Aber wie ich gesagt hatte, gerade diese Woche kamen weitere Anträge auf ein Wiedersehen. Einer von ihnen war ein Ex-Numerarier, der sich nach wie vor gut mit dem Opus arrangiert hat. Es ist ein extrem vorlauter Typ, Marke „Heiliger Schurke“, der einen Gutteil des Vermögens eines Supernumerariers (mit dem er nicht einmal verwandt war) beiseite geräumt hatte. All das lässt mich denken, dass er über Jahre hinweg seinen Abgang geplant hat, um mit vollen Händen auszusteigen. Wir anderen sind ehrlich und arm geblieben und haben unsere Würde gewahrt.

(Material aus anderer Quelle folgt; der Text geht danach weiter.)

==> src/rtl/aes_round_scheduler.sv <==
// Sequencer for an iterative one-round-per-cycle AES datapath: key load, block load, rounds 0..NR, ciphertext out.
// Latency: block accepted at T -> LOAD at T+1, ROUND T+2..T+NR+1, out_valid at T+NR+2; minimum block period NR+3.
// Backpressure: out_valid holds with stable out_data until out_ready; no key or block is accepted outside IDLE.
module aes_round_scheduler #(
    parameter int NR = 10
) (
    input  logic         clk,
    input  logic         rst,
    input  logic         key_valid,
    output logic         key_ready,
    output logic         kx_start,
    input  logic         kx_done,
    output logic         key_loaded,
    input  logic         in_valid,
    output logic         in_ready,
    input  logic [127:0] in_data,
    output logic [127:0] dp_data,
    output logic         dp_load,
    output logic         dp_en,
    output logic         dp_final,
    output logic [3:0]   rk_sel,
    input  logic [127:0] dp_state,
    output logic         out_valid,
    input  logic         out_ready,
    output logic [127:0] out_data,
    output logic         busy
);

    // Only the three AES key sizes are meaningful round counts.
    generate
        if (NR != 10 && NR != 12 && NR != 14) begin : g_bad_nr
            $error("aes_round_scheduler: NR must be 10, 12 or 14");
        end
    endgenerate

    localparam logic [3:0] LP_NR = 4'(NR);

    typedef enum logic [2:0] {
        S_IDLE   = 3'd0,
        S_KEYEXP = 3'd1,
        S_LOAD   = 3'd2,
        S_ROUND  = 3'd3,
        S_OUT    = 3'd4
    } state_t;

    state_t         r_state;
    state_t         w_next;

    logic           r_key_loaded;
    logic           r_kx_first;     // first cycle spent in KEYEXP
    logic [127:0]   r_dp_data;
    logic [3:0]     r_cnt;          // round counter, 1..NR while in ROUND
    logic           r_out_first;    // first cycle spent in OUT
    logic [127:0]   r_out_data;

    logic           w_key_ready;
    logic           w_in_ready;
    logic           w_key_hs;
    logic           w_in_hs;
    logic           w_last_round;

    // Request acceptance: combinational from state, key_loaded and key_valid only; a key beats a block.
    assign w_key_ready  = (r_state == S_IDLE);
    assign w_in_ready   = (r_state == S_IDLE) && r_key_loaded && !key_valid;
    assign w_key_hs     = key_valid && w_key_ready;
    assign w_in_hs      = in_valid && w_in_ready;
    assign w_last_round = (r_state == S_ROUND) && (r_cnt == LP_NR);

    // State register.
    always_ff @(posedge clk) begin
        if (rst) begin
            r_state <= S_IDLE;
        end else begin
            r_state <= w_next;
        end
    end

    // Next-state logic.
    always_comb begin
        w_next = r_state;
        case (r_state)
            S_IDLE: begin
                if (w_key_hs) begin
                    w_next = S_KEYEXP;
                end else if (w_in_hs) begin
                    w_next = S_LOAD;
                end
            end
            S_KEYEXP: begin
                if (kx_done) begin
                    w_next = S_IDLE;
                end
            end
            S_LOAD: begin
                w_next = S_ROUND;
            end
            S_ROUND: begin
                if (w_last_round) begin
                    w_next = S_OUT;
                end
            end
            S_OUT: begin
                if (out_ready) begin
                    w_next = S_IDLE;
                end
            end
            default: begin
                w_next = S_IDLE;
            end
        endcase
    end

    // Key schedule validity and the key-expansion start marker.
    always_ff @(posedge clk) begin
        if (rst) begin
            r_key_loaded <= 1'b0;
            r_kx_first   <= 1'b0;
        end else begin
            r_kx_first <= w_key_hs;
            if (w_key_hs) begin
                r_key_loaded <= 1'b0;
            end else if ((r_state == S_KEYEXP) && kx_done) begin
                r_key_loaded <= 1'b1;
            end
        end
    end

    // Block register and round counter.
    always_ff @(posedge clk) begin
        if (rst) begin
            r_dp_data <= '0;
            r_cnt     <= 4'd0;
        end else begin
            if (w_in_hs) begin
                r_dp_data <= in_data;
            end
            if (r_state == S_LOAD) begin
                r_cnt <= 4'd1;
            end else if ((r_state == S_ROUND) && !w_last_round) begin
                r_cnt <= r_cnt + 4'd1;
            end
        end
    end

    // Ciphertext capture. The datapath register only holds the final-round
    // result from the first OUT cycle on, so it is captured at the end of
    // that cycle; any reset drops a pending ciphertext.
    always_ff @(posedge clk) begin
        if (rst) begin
            r_out_first <= 1'b0;
            r_out_data  <= '0;
        end else begin
            r_out_first <= w_last_round;
            if (r_out_first) begin
                r_out_data <= dp_state;
            end
        end
    end

    // Output decode: every datapath control is zero outside its own state.
    always_comb begin
        key_ready  = w_key_ready;
        in_ready   = w_in_ready;
        key_loaded = r_key_loaded;
        dp_data    = r_dp_data;
        kx_start   = 1'b0;
        dp_load    = 1'b0;
        dp_en      = 1'b0;
        dp_final   = 1'b0;
        rk_sel     = 4'd0;
        out_valid  = 1'b0;
        busy       = (r_state != S_IDLE);
        // First OUT cycle forwards the datapath register while it is being captured.
        out_data   = r_out_first ? dp_state : r_out_data;
        case (r_state)
            S_KEYEXP: begin
                kx_start = r_kx_first;
            end
            S_LOAD: begin
                dp_load = 1'b1;
            end
            S_ROUND: begin
                dp_en    = 1'b1;
                rk_sel   = r_cnt;
                dp_final = (r_cnt == LP_NR);
            end
            S_OUT: begin
                out_valid = 1'b1;
            end
            default: begin
            end
        endcase
    end

endmodule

Aber dabei blieb es nicht. Seit ich diesen Artikel veröffentlicht habe – und das sind jetzt auch schon wieder zwei Jahre her – haben sie unermüdlich versucht, mich mit Numerarierpriestern, Numerariern, Supernumerarierern, „braven“ Exnumerariern etc. zusammenzubringen. Der Grundzug ist immer derselbe: Welche Erinnerungen, welche Herzlichkeit! Nachtigall, ich hör dir trapsen – und ich rieche den Braten schon Kilometer gegen den Wind.
Bin ich ein verschlossener, abgestumpfter Mensch, weil ich mich weigere ein Mitglied des Werkes zu sehen? Ich denke nein. Ich will einfach nicht meinen Zeit vergeuden und unguten Gedanken nachgehen. Ich hätte schließlich auch keine Lust, mit Leuten von Scientology oder der Mun-Sekte auf einen Kaffee zu gehen.